Information supplied:

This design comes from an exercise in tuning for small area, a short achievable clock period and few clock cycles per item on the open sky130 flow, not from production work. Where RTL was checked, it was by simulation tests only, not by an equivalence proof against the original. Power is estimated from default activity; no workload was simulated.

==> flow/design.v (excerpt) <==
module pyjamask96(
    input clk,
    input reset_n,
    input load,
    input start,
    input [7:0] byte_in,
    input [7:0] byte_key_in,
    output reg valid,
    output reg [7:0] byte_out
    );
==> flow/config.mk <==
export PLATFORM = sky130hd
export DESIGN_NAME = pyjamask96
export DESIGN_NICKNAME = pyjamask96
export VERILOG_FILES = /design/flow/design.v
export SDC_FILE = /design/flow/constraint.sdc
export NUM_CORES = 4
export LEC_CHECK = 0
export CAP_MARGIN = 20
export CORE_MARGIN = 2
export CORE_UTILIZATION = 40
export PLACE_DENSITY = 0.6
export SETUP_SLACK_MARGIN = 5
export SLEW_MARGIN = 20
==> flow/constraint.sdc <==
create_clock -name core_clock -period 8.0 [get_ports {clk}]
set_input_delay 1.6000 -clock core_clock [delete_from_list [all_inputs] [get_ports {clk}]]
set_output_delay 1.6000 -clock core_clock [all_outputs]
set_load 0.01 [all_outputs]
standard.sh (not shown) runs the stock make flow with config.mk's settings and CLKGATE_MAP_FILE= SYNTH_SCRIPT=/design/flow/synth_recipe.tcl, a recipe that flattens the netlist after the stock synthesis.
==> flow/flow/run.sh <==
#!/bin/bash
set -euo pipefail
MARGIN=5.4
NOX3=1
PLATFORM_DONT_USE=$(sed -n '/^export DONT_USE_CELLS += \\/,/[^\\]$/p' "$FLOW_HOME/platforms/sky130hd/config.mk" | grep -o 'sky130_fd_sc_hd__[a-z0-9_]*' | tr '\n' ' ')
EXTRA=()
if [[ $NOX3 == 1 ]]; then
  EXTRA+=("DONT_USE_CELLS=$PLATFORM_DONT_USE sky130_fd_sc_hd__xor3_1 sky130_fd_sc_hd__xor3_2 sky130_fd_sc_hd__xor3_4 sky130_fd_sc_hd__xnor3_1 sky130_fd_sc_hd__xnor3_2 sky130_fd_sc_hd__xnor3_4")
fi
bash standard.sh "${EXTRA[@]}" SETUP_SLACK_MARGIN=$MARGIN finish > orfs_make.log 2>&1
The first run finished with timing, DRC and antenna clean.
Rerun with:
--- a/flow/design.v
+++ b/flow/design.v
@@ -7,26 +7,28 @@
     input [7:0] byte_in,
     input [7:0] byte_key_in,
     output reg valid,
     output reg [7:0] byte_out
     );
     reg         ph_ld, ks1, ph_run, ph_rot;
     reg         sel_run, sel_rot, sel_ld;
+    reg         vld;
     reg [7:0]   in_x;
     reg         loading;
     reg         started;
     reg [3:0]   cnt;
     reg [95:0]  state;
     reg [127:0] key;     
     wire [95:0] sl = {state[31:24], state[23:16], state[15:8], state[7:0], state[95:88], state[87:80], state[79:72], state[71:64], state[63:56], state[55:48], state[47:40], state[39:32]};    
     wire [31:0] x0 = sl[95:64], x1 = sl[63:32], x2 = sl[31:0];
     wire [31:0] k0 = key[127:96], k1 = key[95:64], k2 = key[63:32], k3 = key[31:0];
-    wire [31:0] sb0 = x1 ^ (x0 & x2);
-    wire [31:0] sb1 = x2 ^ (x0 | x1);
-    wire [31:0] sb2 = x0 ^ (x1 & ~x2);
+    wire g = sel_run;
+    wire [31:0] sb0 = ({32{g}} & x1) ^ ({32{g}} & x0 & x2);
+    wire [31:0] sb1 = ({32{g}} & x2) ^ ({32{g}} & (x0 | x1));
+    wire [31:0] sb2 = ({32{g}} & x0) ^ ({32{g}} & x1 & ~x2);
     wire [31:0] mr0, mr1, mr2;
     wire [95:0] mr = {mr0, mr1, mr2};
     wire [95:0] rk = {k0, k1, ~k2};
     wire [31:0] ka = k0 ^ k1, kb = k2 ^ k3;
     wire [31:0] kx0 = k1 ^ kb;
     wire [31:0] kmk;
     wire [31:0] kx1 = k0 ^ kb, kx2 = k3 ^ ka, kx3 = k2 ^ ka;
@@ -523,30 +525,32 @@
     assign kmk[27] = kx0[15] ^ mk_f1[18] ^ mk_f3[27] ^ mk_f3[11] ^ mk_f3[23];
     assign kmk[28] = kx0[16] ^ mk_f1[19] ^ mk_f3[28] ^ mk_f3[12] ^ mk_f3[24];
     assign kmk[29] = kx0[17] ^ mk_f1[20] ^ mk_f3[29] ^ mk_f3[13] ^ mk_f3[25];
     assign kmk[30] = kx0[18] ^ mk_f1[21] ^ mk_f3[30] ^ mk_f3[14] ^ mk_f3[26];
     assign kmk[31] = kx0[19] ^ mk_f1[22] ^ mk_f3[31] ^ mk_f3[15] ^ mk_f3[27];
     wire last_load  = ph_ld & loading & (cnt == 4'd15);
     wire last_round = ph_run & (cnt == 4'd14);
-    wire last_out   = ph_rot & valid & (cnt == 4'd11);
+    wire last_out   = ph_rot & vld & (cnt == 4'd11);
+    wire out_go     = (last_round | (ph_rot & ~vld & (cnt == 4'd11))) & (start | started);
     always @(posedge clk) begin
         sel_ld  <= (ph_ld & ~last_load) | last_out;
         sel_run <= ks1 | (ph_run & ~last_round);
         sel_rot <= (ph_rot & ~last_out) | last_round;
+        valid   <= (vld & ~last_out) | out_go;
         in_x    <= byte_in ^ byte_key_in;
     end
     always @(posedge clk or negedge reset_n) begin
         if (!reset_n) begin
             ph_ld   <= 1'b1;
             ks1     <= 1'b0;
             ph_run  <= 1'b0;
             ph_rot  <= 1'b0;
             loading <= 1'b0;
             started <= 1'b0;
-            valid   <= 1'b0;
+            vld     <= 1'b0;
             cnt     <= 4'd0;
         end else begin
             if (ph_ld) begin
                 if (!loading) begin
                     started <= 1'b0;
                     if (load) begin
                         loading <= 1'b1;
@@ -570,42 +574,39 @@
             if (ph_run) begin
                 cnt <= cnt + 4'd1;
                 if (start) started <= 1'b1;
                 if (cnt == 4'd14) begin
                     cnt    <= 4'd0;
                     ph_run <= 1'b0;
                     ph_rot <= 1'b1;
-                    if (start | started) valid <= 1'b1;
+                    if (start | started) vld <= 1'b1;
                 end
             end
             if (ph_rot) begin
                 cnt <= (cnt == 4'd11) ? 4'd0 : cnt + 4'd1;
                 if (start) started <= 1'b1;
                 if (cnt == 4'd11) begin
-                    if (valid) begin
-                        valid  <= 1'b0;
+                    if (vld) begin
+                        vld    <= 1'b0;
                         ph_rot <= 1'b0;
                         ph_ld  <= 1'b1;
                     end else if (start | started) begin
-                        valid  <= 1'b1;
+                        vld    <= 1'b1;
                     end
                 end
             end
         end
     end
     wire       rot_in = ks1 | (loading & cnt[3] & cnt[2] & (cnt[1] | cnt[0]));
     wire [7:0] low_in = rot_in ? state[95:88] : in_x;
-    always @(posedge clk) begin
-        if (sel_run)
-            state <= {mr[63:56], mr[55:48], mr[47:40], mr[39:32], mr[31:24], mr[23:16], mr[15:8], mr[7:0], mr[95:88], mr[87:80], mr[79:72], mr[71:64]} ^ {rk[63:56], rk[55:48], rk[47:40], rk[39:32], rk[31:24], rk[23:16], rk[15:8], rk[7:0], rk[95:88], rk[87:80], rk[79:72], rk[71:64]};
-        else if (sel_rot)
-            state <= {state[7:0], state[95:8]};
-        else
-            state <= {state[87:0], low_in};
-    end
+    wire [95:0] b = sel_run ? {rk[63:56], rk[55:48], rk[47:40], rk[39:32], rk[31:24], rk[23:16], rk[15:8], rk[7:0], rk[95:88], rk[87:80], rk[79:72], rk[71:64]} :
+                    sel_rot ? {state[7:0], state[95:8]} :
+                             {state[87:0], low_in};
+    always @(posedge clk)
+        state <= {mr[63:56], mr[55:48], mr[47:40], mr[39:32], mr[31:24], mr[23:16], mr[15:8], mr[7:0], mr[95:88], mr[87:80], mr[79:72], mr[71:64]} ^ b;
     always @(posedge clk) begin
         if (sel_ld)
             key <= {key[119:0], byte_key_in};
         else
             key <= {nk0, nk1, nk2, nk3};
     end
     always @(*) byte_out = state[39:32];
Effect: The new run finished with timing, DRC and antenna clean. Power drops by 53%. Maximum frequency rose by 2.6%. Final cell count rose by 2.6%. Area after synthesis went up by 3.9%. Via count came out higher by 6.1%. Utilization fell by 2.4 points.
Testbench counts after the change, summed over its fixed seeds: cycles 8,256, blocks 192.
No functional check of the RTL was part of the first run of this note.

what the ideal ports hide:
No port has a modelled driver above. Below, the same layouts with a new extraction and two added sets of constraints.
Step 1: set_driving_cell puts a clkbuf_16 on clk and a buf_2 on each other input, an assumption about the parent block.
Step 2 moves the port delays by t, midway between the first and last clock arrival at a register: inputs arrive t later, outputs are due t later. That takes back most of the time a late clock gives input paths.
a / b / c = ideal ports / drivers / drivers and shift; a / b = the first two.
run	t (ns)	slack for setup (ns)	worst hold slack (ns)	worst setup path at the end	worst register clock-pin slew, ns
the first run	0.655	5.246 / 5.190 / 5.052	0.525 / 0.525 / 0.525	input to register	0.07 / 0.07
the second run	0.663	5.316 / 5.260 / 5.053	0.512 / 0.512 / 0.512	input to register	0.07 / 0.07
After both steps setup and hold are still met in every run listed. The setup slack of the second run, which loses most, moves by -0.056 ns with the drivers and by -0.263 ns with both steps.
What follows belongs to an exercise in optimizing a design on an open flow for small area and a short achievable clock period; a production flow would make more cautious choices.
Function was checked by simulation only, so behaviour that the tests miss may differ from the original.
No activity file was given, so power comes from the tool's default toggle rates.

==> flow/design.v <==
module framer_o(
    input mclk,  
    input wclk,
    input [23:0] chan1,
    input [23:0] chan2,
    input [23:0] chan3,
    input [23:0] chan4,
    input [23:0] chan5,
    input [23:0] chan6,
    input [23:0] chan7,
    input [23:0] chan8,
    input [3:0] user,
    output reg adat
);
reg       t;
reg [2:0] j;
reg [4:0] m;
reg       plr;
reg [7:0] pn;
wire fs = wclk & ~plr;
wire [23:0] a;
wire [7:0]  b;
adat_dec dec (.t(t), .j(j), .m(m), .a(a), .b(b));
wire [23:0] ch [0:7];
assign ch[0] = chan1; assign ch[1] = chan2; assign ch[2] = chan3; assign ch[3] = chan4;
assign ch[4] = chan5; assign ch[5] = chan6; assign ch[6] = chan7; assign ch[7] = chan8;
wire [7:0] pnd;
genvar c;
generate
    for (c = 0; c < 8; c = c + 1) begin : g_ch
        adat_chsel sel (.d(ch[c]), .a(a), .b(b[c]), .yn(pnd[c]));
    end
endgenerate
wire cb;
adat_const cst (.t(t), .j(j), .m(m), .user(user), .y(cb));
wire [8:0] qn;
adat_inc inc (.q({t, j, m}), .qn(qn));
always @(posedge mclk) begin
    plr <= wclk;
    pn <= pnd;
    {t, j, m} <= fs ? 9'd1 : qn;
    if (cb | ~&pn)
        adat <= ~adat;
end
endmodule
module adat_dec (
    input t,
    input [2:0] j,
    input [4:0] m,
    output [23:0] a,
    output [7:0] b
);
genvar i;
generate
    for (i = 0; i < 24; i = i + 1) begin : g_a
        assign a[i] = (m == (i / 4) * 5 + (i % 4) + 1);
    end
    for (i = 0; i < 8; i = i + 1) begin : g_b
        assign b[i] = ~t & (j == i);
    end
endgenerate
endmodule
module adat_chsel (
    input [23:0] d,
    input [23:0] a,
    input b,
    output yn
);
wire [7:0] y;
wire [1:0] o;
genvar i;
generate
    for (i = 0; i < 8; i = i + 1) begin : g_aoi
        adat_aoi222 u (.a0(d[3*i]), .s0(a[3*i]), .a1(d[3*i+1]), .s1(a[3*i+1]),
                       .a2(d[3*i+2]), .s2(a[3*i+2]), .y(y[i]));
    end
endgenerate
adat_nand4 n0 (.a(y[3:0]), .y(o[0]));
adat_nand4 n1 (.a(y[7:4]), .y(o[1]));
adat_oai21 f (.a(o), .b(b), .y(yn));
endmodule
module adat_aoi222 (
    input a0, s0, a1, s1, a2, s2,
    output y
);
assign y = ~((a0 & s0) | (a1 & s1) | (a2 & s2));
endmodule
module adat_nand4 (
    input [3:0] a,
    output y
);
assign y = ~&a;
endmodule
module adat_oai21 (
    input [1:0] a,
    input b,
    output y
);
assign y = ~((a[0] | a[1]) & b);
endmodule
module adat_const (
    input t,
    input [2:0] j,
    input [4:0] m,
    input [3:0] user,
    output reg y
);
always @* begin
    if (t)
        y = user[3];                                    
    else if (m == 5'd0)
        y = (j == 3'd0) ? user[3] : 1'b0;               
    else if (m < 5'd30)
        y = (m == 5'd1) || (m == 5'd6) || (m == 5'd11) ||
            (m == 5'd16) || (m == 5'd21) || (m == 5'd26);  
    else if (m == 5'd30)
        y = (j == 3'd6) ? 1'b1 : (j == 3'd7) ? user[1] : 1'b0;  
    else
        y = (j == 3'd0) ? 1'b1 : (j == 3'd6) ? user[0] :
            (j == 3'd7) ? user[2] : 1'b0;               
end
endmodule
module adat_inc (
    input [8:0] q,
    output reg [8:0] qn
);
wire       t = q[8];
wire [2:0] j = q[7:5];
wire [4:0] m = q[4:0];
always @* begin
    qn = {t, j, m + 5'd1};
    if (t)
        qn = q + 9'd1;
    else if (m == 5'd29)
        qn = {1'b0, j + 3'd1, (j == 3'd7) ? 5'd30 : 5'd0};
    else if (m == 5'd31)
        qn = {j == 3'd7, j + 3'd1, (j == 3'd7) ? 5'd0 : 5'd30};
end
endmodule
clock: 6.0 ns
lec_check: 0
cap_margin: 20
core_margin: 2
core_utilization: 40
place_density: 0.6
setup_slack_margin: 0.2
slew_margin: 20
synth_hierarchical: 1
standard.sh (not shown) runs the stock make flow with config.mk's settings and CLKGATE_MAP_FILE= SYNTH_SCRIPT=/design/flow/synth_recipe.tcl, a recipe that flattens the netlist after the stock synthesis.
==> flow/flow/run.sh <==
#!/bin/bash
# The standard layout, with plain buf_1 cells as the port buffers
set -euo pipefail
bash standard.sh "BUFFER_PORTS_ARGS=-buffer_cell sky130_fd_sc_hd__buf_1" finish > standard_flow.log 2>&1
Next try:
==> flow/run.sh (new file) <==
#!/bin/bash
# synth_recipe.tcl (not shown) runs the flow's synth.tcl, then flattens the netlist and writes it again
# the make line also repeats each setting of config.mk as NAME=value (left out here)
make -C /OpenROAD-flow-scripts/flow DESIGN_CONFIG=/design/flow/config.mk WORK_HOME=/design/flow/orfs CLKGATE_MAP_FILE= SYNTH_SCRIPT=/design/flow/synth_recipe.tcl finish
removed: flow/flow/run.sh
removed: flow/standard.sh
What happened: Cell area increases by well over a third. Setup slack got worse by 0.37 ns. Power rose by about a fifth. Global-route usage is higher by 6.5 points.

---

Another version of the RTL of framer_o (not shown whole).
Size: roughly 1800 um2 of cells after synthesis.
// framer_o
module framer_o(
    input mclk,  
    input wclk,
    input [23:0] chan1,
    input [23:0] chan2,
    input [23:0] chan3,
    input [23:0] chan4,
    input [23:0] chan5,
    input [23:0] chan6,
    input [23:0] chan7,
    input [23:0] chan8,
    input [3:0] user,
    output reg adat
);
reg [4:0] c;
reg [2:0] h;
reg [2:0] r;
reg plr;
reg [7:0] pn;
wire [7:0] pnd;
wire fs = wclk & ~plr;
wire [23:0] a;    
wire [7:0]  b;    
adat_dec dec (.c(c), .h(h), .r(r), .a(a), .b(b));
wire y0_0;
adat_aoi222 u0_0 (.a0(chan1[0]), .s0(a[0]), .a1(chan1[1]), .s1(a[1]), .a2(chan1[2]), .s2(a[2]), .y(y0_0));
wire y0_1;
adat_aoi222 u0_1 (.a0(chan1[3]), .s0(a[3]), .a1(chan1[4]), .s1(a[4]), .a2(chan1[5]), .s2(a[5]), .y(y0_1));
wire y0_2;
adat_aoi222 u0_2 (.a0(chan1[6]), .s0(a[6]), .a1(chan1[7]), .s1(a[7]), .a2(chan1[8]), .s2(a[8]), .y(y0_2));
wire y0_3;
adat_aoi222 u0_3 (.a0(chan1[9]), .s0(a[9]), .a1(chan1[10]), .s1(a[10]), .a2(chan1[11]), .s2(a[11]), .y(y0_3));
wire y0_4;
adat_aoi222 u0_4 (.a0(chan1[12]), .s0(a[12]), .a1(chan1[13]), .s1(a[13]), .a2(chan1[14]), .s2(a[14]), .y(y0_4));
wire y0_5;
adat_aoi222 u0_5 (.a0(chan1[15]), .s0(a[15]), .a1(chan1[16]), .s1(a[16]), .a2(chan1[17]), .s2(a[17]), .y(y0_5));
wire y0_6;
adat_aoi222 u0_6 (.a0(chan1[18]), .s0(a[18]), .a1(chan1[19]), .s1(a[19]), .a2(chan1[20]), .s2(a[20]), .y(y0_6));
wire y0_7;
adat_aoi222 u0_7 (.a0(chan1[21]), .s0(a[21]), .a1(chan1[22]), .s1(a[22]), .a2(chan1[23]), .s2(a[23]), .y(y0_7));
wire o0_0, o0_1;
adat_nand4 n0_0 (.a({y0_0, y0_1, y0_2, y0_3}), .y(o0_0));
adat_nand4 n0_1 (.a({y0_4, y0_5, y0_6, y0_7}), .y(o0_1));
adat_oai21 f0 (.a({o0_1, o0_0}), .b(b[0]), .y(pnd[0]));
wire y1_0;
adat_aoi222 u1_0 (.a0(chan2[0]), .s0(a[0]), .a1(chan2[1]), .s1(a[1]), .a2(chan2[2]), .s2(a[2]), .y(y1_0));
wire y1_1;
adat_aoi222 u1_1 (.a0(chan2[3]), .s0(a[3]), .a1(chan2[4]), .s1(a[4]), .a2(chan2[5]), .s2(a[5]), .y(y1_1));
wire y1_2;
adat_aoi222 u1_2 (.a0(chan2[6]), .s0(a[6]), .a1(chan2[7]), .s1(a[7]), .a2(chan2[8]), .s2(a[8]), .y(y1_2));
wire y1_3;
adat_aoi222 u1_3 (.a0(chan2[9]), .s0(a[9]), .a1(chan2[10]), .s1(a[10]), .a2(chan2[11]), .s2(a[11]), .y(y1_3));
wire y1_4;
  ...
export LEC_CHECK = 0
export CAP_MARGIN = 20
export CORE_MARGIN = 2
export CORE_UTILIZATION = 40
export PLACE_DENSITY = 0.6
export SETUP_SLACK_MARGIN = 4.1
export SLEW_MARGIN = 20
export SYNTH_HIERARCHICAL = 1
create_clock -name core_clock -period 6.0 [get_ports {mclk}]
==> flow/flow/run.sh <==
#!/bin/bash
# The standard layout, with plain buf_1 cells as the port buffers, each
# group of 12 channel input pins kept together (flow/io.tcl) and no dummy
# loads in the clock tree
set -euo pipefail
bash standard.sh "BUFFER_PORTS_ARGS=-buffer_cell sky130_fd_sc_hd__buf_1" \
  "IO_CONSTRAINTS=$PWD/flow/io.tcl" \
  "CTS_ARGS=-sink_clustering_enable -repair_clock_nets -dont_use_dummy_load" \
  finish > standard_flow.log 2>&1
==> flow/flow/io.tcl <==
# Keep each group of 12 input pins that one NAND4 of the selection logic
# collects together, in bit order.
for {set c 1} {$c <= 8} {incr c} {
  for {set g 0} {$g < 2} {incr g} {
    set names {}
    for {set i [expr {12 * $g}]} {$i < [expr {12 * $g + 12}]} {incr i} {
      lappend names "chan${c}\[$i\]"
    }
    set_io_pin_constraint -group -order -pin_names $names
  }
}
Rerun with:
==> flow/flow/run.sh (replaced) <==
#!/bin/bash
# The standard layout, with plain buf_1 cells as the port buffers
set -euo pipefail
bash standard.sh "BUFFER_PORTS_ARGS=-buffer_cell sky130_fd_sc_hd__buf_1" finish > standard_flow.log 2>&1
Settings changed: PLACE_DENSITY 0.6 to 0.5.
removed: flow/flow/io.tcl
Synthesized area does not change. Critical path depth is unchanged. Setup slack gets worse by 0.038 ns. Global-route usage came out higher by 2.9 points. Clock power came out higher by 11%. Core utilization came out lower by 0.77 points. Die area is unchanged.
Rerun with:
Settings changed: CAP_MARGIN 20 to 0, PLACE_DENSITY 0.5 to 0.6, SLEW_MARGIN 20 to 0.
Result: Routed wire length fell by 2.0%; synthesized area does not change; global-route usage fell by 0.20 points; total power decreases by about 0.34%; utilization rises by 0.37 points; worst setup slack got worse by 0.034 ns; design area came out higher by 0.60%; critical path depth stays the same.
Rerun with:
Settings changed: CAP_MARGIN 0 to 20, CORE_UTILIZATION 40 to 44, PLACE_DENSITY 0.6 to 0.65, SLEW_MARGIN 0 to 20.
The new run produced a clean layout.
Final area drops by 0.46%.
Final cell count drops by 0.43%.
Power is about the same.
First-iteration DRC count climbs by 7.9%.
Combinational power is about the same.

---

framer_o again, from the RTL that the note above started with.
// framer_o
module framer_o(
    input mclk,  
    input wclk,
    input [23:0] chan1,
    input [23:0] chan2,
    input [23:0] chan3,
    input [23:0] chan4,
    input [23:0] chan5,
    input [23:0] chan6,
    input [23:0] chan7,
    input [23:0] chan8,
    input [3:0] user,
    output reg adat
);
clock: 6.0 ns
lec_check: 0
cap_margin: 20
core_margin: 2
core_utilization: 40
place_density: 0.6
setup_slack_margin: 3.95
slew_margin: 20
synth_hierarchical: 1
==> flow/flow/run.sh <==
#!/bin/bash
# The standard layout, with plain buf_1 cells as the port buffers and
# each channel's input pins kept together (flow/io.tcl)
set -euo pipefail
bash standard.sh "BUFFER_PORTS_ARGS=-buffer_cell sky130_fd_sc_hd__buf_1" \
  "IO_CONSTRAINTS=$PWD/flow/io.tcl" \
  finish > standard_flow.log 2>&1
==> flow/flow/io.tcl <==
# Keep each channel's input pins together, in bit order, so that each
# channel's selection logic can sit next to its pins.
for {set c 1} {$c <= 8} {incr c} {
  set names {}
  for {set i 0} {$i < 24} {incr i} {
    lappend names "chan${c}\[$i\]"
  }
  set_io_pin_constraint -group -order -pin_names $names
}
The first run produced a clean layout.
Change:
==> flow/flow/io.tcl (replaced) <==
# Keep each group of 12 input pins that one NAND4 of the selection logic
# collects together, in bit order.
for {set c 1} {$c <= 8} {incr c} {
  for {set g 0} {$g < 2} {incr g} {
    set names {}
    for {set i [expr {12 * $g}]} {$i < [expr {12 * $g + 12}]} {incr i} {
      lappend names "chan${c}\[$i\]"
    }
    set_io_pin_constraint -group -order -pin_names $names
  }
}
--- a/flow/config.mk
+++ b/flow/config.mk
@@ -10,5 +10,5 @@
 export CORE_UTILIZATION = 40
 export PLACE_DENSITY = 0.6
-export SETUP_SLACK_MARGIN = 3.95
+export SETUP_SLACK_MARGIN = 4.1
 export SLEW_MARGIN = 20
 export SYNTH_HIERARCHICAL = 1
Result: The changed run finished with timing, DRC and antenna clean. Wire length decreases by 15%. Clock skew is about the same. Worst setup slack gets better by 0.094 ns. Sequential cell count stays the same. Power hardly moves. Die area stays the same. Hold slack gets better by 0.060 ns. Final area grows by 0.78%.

What needs to be done:
Please filter the entries above down to the lines holding "Result" and copy them.

Answer box:
Result: Routed wire length fell by 2.0%; synthesized area does not change; global-route usage fell by 0.20 points; total power decreases by about 0.34%; utilization rises by 0.37 points; worst setup slack got worse by 0.034 ns; design area came out higher by 0.60%; critical path depth stays the same.
Result: The changed run finished with timing, DRC and antenna clean. Wire length decreases by 15%. Clock skew is about the same. Worst setup slack gets better by 0.094 ns. Sequential cell count stays the same. Power hardly moves. Die area stays the same. Hold slack gets better by 0.060 ns. Final area grows by 0.78%.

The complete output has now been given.